Una mirada transparente
«El alma transparente como el día. / La voz sin falsear y la mirada / profunda como el mar, pero serena» (Valentín Arteaga).
Vivimos en la sociedad de la prisa, vamos corriendo a todos los sitios, no podemos detenernos, ni perder el tiempo. Ni siquiera podemos pararnos para mirar algo con detenimiento.

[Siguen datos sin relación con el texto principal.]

This design comes from an exercise in tuning for small area and a short achievable clock period on the open sky130 flow, not from production work. Function was checked by simulation only, so behaviour that the tests miss may differ from the original. Power is estimated from default activity; no workload was simulated.

## design/flow/flow/run.sh

```bash
#!/bin/bash
set -euo pipefail
sed -E 's/SETUP_SLACK_MARGIN=[0-9.]+/SETUP_SLACK_MARGIN=6.5/' standard.sh > standard_margin.sh
grep -q 'SETUP_SLACK_MARGIN=6.5' standard_margin.sh
bash standard_margin.sh > orfs_flow.log 2>&1
```

## design/flow/standard.sh

```bash
#!/bin/bash
# synth_recipe.tcl (not shown) runs the flow's synth.tcl, then flattens the netlist and writes it again
# the make line also repeats each setting of config.mk as NAME=value (left out here)
make -C /OpenROAD-flow-scripts/flow DESIGN_CONFIG=/design/flow/config.mk WORK_HOME=/design/flow/orfs CLKGATE_MAP_FILE= SYNTH_SCRIPT=/design/flow/synth_recipe.tcl "${@:-finish}"
```

## design/flow/config.mk

```make
export PLATFORM = sky130hd
export DESIGN_NAME = crt4004
export DESIGN_NICKNAME = crt4004
export VERILOG_FILES = /design/flow/design.v
export SDC_FILE = /design/flow/constraint.sdc
export NUM_CORES = 8
export LEC_CHECK = 0
export CAP_MARGIN = 20
export CORE_MARGIN = 2
export CORE_UTILIZATION = 58
export CTS_CLUSTER_DIAMETER = 80
export CTS_CLUSTER_SIZE = 25
export SETUP_SLACK_MARGIN = 5
export SLEW_MARGIN = 20
export SYNTH_HIERARCHICAL = 1
export TNS_END_PERCENT = 0
```

## design/flow/constraint.sdc

```tcl
create_clock -name core_clock -period 15.0 [get_ports {clk}]
set_input_delay 3.0000 -clock core_clock [delete_from_list [all_inputs] [get_ports {clk}]]
set_output_delay 3.0000 -clock core_clock [all_outputs]
set_load 0.01 [all_outputs]
```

Ya no disfrutamos de la tarde tranquila en un parque, de una tarde de lluvia, de una bella vista de nuestra ciudad, del mar violento o en calma, de un rostro hermoso…
Con la utilización de los nuevos medios de comunicación en las redes sociales, ya no tenemos que mirar a la gente a los ojos para comentarle los sucesos del día, nuestras alegrías, nuestras tristezas, las diferencias o la cercanía con nuestro interlocutor…
Sin embargo, la mirada física, lo que retenemos en nuestra retina, es lo que pasa a nuestro cerebro, lo que se almacena y procesa, lo que nos ayuda a conocer, pensar, reflexionar, crecer como personas. Pero también está la mirada interior, la que «es invisible a los ojos», la observación que pasa por la pupila del corazón, se deposita en el laboratorio oscuro de nuestro hondón personal, cuelga los negativos en las cuerdas del proceso de reflexión, apareciendo lentamente la verdadera fotografía con todos sus perfiles, la esencia de la imagen que solo refleja lo que anida por dentro.
Para que cada uno de nosotros crezcamos como personas, alcanzando nuestra verdadera talla espiritual y humana, tenemos que mirar con detenimiento, fijamente, demorándonos en los detalles, en los colores, en los rasgos, en las sonrisas o en la tristeza de la mirada que contemplamos.
La mirada contemplativa se detiene en lo concreto de cada día, de cada circunstancia, de cada persona con la que se encuentra… no se pierde, ni se dirige hacia las alturas de la evasión. No obstante, no se deja atrapar por el estrés de lo cotidiano, y sigue contemplando esa línea del horizonte que marca la esperanza de la vida.
Quien mira en profundidad los ríos que fluyen en su interior y todo lo que le rodea, no se queda en las ramas de la superficialidad, sino que ahonda en las causas y las posibles consecuencias de cada situación concreta. Solo dirigiendo la mirada y la actuación hacia las raíces del problema, se puede encontrar una solución al mismo.
Quien contempla con detenimiento y placer las más nimias cosas de cada día, en cada momento: la hoja de hierba, el pan sobre la mesa, la belleza de unos ojos encendidos, la mano que se nos tiende, el dolor de la enfermedad… sienten palpitar todo el universo muy dentro de sí.
Nuestra mirada no puede perder en ningún momento la objetividad, la visión de la realidad tal como es, pero se puede volver contemplativa cuando adquiere otras perspectivas y se sumerge de lleno en los colores de la luz, de la ternura, de la sombra, del auténtico espíritu que anida en cada imagen que vislumbra.
Porque hay que amar lo que se ve, lo que nuestros ojos y nuestro corazón perciben, pero sabiendo que no existe una plena objetividad, la plasmación total de la realidad en la retina. Cada persona, cada circunstancia, cada momento histórico, nos abren a nuevos paradigmas, a otras realidades. Solo debemos aprender a mirar con ojos transparentes...
«Felices a quienes el paso de los años les limpia las telarañas de los ojos y convierte su mirada en clara transparencia».